Revatron has developed the world’s first smart camera enabling automobiles to learn distances and motions of objects just by using the camera. Revatron’s smart camera can also distinguish objects in motion from stationary ones by compensating for the movement of the vehicle. This camera embeds a real-time AI engine with a sub-one millisecond processing time. The real-time feature processing and ultra-low latency learning are optimized for automobile applications.

This breakthrough camera is based on Revatron’s DOORs (Direct Object-Oriented Reality system) technology, a real-time AI solution focusing on machine learning and 3D reality modeling.

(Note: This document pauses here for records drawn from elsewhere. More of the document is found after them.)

==> src/rtl/motor_speed_ramp.sv <==
// Slew-limited speed/direction front end for the pwm block.
// Converts speed/direction commands into a pulse_width that moves at most one
// level every RAMP_TICKS clocks, with a zero-speed dead interval before reversal.
//
// state  | meaning
// -------+--------------------------------------------------------------
// STEADY | output matches target (or is parked at 0), counter idle at 0
// RAMP   | stepping pulse_width one level per RAMP_TICKS toward target
// DEAD   | pulse_width held at 0 for DEAD_TICKS, then dir takes target
module motor_speed_ramp #(
    parameter int WIDTH      = 3,
    parameter int MAX_LEVEL  = 5,
    parameter int RAMP_TICKS = 1000,
    parameter int DEAD_TICKS = 500
) (
    input  logic             clk,
    input  logic             sys_rst_n,
    input  logic             cmd_valid,
    input  logic [WIDTH-1:0] cmd_speed,
    input  logic             cmd_dir,
    input  logic             estop,
    output logic [WIDTH-1:0] pulse_width,
    output logic             dir,
    output logic             busy
);

    localparam int MAX_T = (RAMP_TICKS > DEAD_TICKS) ? RAMP_TICKS : DEAD_TICKS;
    localparam int CW    = (MAX_T > 1) ? $clog2(MAX_T) : 1;

    localparam logic [CW-1:0]    RAMP_LAST = CW'(RAMP_TICKS - 1);
    localparam logic [CW-1:0]    DEAD_LAST = CW'(DEAD_TICKS - 1);
    localparam logic [WIDTH-1:0] MAX_L     = WIDTH'(MAX_LEVEL);
    localparam logic [WIDTH-1:0] ONE       = WIDTH'(1);

    typedef enum logic [1:0] {
        STEADY = 2'd0,
        RAMP   = 2'd1,
        DEAD   = 2'd2
    } state_t;

    state_t           state, state_next;
    logic [CW-1:0]    cnt, cnt_next;
    logic [WIDTH-1:0] target_speed, target_speed_next;
    logic             target_dir, target_dir_next;
    logic [WIDTH-1:0] pw_next;
    logic             dir_next;
    logic [WIDTH-1:0] eff_target;
    logic [WIDTH-1:0] pw_step;

    // While a reversal is pending the motor must first come down to zero.
    assign eff_target = (target_dir != dir) ? '0 : target_speed;
    assign pw_step    = (pulse_width < eff_target) ? (pulse_width + ONE)
                                                   : (pulse_width - ONE);

    // State, counter and output register bank.
    always_ff @(posedge clk or negedge sys_rst_n) begin
        if (!sys_rst_n) begin
            state        <= STEADY;
            cnt          <= '0;
            target_speed <= '0;
            target_dir   <= 1'b0;
            pulse_width  <= '0;
            dir          <= 1'b0;
            busy         <= 1'b0;
        end else begin
            state        <= state_next;
            cnt          <= cnt_next;
            target_speed <= target_speed_next;
            target_dir   <= target_dir_next;
            pulse_width  <= pw_next;
            dir          <= dir_next;
            busy         <= (state_next != STEADY);
        end
    end

    // Next-state logic; all decisions use the already-registered target.
    always_comb begin
        state_next        = state;
        cnt_next          = cnt;
        target_speed_next = target_speed;
        target_dir_next   = target_dir;
        pw_next           = pulse_width;
        dir_next          = dir;

        if (estop) begin
            // dir and target_dir hold so no reversal is implied by a stop.
            state_next        = STEADY;
            cnt_next          = '0;
            target_speed_next = '0;
            pw_next           = '0;
        end else begin
            if (cmd_valid) begin
                target_speed_next = (cmd_speed > MAX_L) ? MAX_L : cmd_speed;
                target_dir_next   = cmd_dir;
            end

            case (state)
                STEADY: begin
                    cnt_next = '0;
                    if (pulse_width != eff_target) begin
                        state_next = RAMP;
                    end else if (dir != target_dir) begin
                        // Already at zero: only the dead interval remains.
                        state_next = DEAD;
                    end
                end

                RAMP: begin
                    if (pulse_width == eff_target) begin
                        // A retarget landed exactly on the current level.
                        cnt_next   = '0;
                        state_next = (dir != target_dir) ? DEAD : STEADY;
                    end else if (cnt == RAMP_LAST) begin
                        cnt_next = '0;
                        pw_next  = pw_step;
                        if (pw_step == eff_target) begin
                            state_next = (dir != target_dir) ? DEAD : STEADY;
                        end
                    end else begin
                        cnt_next = cnt + CW'(1);
                    end
                end

                DEAD: begin
                    pw_next = '0;
                    if (cnt == DEAD_LAST) begin
                        cnt_next   = '0;
                        dir_next   = target_dir;
                        state_next = (target_speed != '0) ? RAMP : STEADY;
                    end else begin
                        cnt_next = cnt + CW'(1);
                    end
                end

                default: begin
                    state_next = STEADY;
                    cnt_next   = '0;
                    pw_next    = '0;
                end
            endcase
        end
    end

endmodule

The camera can support from one to three camera inputs for 3D measurements. The DOORs camera’s passive design learns 3D depth information from the triangulation of multiple synchronized camera inputs. When using only a single camera input, the camera uses its own travelling path as the basis for triangulation.

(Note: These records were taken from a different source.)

[config.mk]
export PLATFORM = sky130hd
export DESIGN_NAME = stream_pack
export DESIGN_NICKNAME = d
export VERILOG_FILES = /design/src/rtl/stream_pack.sv
export SDC_FILE = /design/constraint.sdc
export NUM_CORES = 1
export LEC_CHECK = 0
export CAP_MARGIN = 20
export CORE_MARGIN = 2
export CORE_UTILIZATION = 44
export DETAILED_ROUTE_END_ITERATION = 10
export GPL_ROUTABILITY_DRIVEN = 0
export PLACE_DENSITY = 0.73
export SETUP_SLACK_MARGIN = 0.5
export SYNTH_ARGS = -nofsm -noshare
export SYNTH_HDL_FRONTEND = slang
export SYNTH_SLANG_ARGS = --single-unit
[constraint.sdc]
create_clock -name clk_i -period 4.3 [get_ports clk_i]
set_input_delay 0.86 -clock clk_i [delete_from_list [all_inputs] [get_ports clk_i]]
set_output_delay 0.86 -clock clk_i [all_outputs]
set_load 0.005 [all_outputs]
## config.mk

```make
export PLATFORM = sky130hd
export DESIGN_NAME = bcd_display_scanner
export DESIGN_NICKNAME = d
export VERILOG_FILES = /design/src/rtl/bcd_display_pkg.sv /design/src/rtl/seven_seg_decode.sv /design/src/rtl/bcd_display_scanner.sv
export SDC_FILE = /design/constraint.sdc
export NUM_CORES = 1
export LEC_CHECK = 0
export ABC_AREA = 1
export BUFFER_PORTS_ARGS = -buffer_cell sky130_fd_sc_hd__buf_4
export CAP_MARGIN = 20
export CORE_ASPECT_RATIO = 0.75
export CORE_MARGIN = 5
export CORE_UTILIZATION = 39
export CTS_CLUSTER_DIAMETER = 120
export DETAILED_ROUTE_END_ITERATION = 16
export MAX_ROUTING_LAYER = met4
export SYNTH_ARGS = -nofsm -noshare
export SYNTH_HDL_FRONTEND = slang
export SYNTH_SLANG_ARGS = --single-unit
```

## constraint.sdc

```tcl
create_clock -name i_Clock -period 1.5 [get_ports i_Clock]
set_input_delay 0.075 -clock i_Clock [delete_from_list [all_inputs] [get_ports i_Clock]]
set_output_delay 0.075 -clock i_Clock [all_outputs]
set_load 0.02 [all_outputs]
```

The automobile industry has been looking for a LIDAR replacement due to its limitations in affordable mass production applications. Basically, LIDAR is a spinning radar system that requires a vantage point to survey its surroundings without blind spots. However, LIDAR is large, heavy, expensive, and not suited for high volume production. A typical autonomous driving system using LIDAR may require a 2KW computer to build a limited 3D model around the car in about 1.5 seconds.

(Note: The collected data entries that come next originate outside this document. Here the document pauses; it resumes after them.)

==> src/rtl/crv32_dbg_loader_if.sv <==
// Debug memory port bundle between the program loader and the SoC debug port.
//   master : loader side; drives the request, address, enables and write data
//   slave  : memory side; returns dbg_ready and read data
interface crv32_dbg_loader_if;
  logic        dbg_mem_op;
  logic [3:0]  dbg_wren;
  logic [31:0] dbg_adr;
  logic [31:0] dbg_do;
  logic        dbg_ready;
  logic [31:0] dbg_di;

  modport master (output dbg_mem_op, dbg_wren, dbg_adr, dbg_do,
                  input  dbg_ready, dbg_di);
  modport slave  (input  dbg_mem_op, dbg_wren, dbg_adr, dbg_do,
                  output dbg_ready, dbg_di);
endinterface

==> src/rtl/crv32_dbg_loader.sv <==
// Program loader. It holds the CPU in reset and receives a length-prefixed,
// little-endian byte image. It writes the image word by word through the
// debug memory port, optionally reads each word back, and checks a trailing
// 8-bit checksum. It releases the CPU only after a successful load.
//   clk, n_reset   : clock, async active-low reset
//   start          : one-cycle arm pulse (ignored while busy)
//   rx_data/valid  : incoming byte stream, one byte per strobe
//   dbg            : debug memory port (master side)
//   cpu_n_reset    : CPU reset, released only on DONE
//   busy/done/err  : status; done/err held until the next start
module crv32_dbg_loader #(
  parameter logic [31:0] BASE_ADR      = 32'h20000,
  parameter int          MAX_WORDS     = 1024,
  parameter bit          VERIFY        = 1'b1,
  parameter bit          HOLD_ON_RESET = 1'b1
) (
  input  logic                       clk,
  input  logic                       n_reset,
  input  logic                       start,
  input  logic [7:0]                 rx_data,
  input  logic                       rx_valid,
  crv32_dbg_loader_if.master         dbg,
  output logic                       cpu_n_reset,
  output logic                       busy,
  output logic                       done,
  output logic [1:0]                 err
);

  typedef enum logic [2:0] {
    S_IDLE, S_LEN, S_DATA, S_WRITE, S_RDBK, S_CSUM, S_DONE, S_ERR
  } state_t;

  state_t      st_q, st_d;
  logic [1:0]  bcnt_q, bcnt_d;
  logic [31:0] len_q, len_d, word_q, word_d, adr_q, adr_d, cnt_q, cnt_d;
  logic [7:0]  sum_q, sum_d;
  logic        op_q, op_d, cpu_q, cpu_d, busy_q, busy_d, done_q, done_d;
  logic [3:0]  wren_q, wren_d;
  logic [31:0] dadr_q, dadr_d, do_q, do_d;
  logic [1:0]  err_q, err_d;

  // Bytes arrive LSB first, so shifting in from the top leaves the word
  // little-endian after the 4th byte.
  logic [31:0] len_new, word_new, cnt_inc;
  logic        adv, fail;
  logic [1:0]  fail_code;

  assign len_new  = {rx_data, len_q[31:8]};
  assign word_new = {rx_data, word_q[31:8]};
  assign cnt_inc  = cnt_q + 32'd1;

  always_comb begin
    st_d = st_q; bcnt_d = bcnt_q; len_d = len_q; word_d = word_q;
    adr_d = adr_q; cnt_d = cnt_q; sum_d = sum_q;
    op_d = op_q; wren_d = wren_q; dadr_d = dadr_q; do_d = do_q;
    cpu_d = cpu_q; busy_d = busy_q; done_d = done_q; err_d = err_q;
    adv = 1'b0; fail = 1'b0; fail_code = 2'd0;

    case (st_q)
      S_IDLE, S_DONE, S_ERR: begin
        if (start) begin
          st_d = S_LEN; cpu_d = 1'b0; busy_d = 1'b1;
          done_d = 1'b0; err_d = 2'd0; bcnt_d = 2'd0; sum_d = 8'd0;
        end
      end
      S_LEN: begin
        if (rx_valid) begin
          len_d  = len_new;
          sum_d  = sum_q + rx_data;
          bcnt_d = bcnt_q + 2'd1;
          if (bcnt_q == 2'd3) begin
            if (len_new > 32'(MAX_WORDS)) begin
              fail = 1'b1; fail_code = 2'd1;
            end else if (len_new == 32'd0) begin
              st_d = S_CSUM;
            end else begin
              adr_d = BASE_ADR; cnt_d = 32'd0; st_d = S_DATA;
            end
          end
        end
      end
      S_DATA: begin
        if (rx_valid) begin
          word_d = word_new;
          sum_d  = sum_q + rx_data;
          bcnt_d = bcnt_q + 2'd1;
          if (bcnt_q == 2'd3) begin
            st_d = S_WRITE; op_d = 1'b1; wren_d = 4'hF;
            dadr_d = adr_q; do_d = word_new;
          end
        end
      end
      S_WRITE: begin
        // No byte buffer: a byte arriving during an access is lost, so abort.
        if (rx_valid) begin
          fail = 1'b1; fail_code = 2'd2;
        end else if (dbg.dbg_ready) begin
          if (VERIFY) begin
            st_d = S_RDBK; wren_d = 4'h0;
          end else begin
            adv = 1'b1;
          end
        end
      end
      S_RDBK: begin
        if (rx_valid) begin
          fail = 1'b1; fail_code = 2'd2;
        end else if (dbg.dbg_ready) begin
          if (dbg.dbg_di != word_q) begin
            fail = 1'b1; fail_code = 2'd3;
          end else begin
            adv = 1'b1;
          end
        end
      end
      S_CSUM: begin
        if (rx_valid) begin
          if (rx_data == sum_q) begin
            st_d = S_DONE; done_d = 1'b1; cpu_d = 1'b1; busy_d = 1'b0;
          end else begin
            fail = 1'b1; fail_code = 2'd3;
          end
        end
      end
      default: st_d = S_IDLE;
    endcase

    if (adv) begin
      op_d = 1'b0; wren_d = 4'h0;
      adr_d = adr_q + 32'd4;
      cnt_d = cnt_inc;
      st_d  = (cnt_inc == len_q) ? S_CSUM : S_DATA;
    end
    if (fail) begin
      st_d = S_ERR; err_d = fail_code; busy_d = 1'b0;
      op_d = 1'b0; wren_d = 4'h0;
    end
  end

  always_ff @(posedge clk or negedge n_reset) begin
    if (!n_reset) begin
      st_q <= S_IDLE; bcnt_q <= 2'd0; len_q <= 32'd0; word_q <= 32'd0;
      adr_q <= 32'd0; cnt_q <= 32'd0; sum_q <= 8'd0;
      op_q <= 1'b0; wren_q <= 4'h0; dadr_q <= 32'd0; do_q <= 32'd0;
      cpu_q <= !HOLD_ON_RESET; busy_q <= 1'b0; done_q <= 1'b0; err_q <= 2'd0;
    end else begin
      st_q <= st_d; bcnt_q <= bcnt_d; len_q <= len_d; word_q <= word_d;
      adr_q <= adr_d; cnt_q <= cnt_d; sum_q <= sum_d;
      op_q <= op_d; wren_q <= wren_d; dadr_q <= dadr_d; do_q <= do_d;
      cpu_q <= cpu_d; busy_q <= busy_d; done_q <= done_d; err_q <= err_d;
    end
  end

  assign dbg.dbg_mem_op = op_q;
  assign dbg.dbg_wren   = wren_q;
  assign dbg.dbg_adr    = dadr_q;
  assign dbg.dbg_do     = do_q;
  assign cpu_n_reset    = cpu_q;
  assign busy           = busy_q;
  assign done           = done_q;
  assign err            = err_q;

endmodule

Unlike LIDAR, the DOORs camera is a completely passive device that can be as small as a single compact drive recorder and mounted anywhere in a vehicle as an accessory to provide voice warnings or information on the surrounding area. The DOORs camera learns the 3D structures of the surroundings from only the camera inputs that don’t emit any lights or signals. The DOORs camera can provide the precise movements of surrounding objects if both GPS and speed data are available.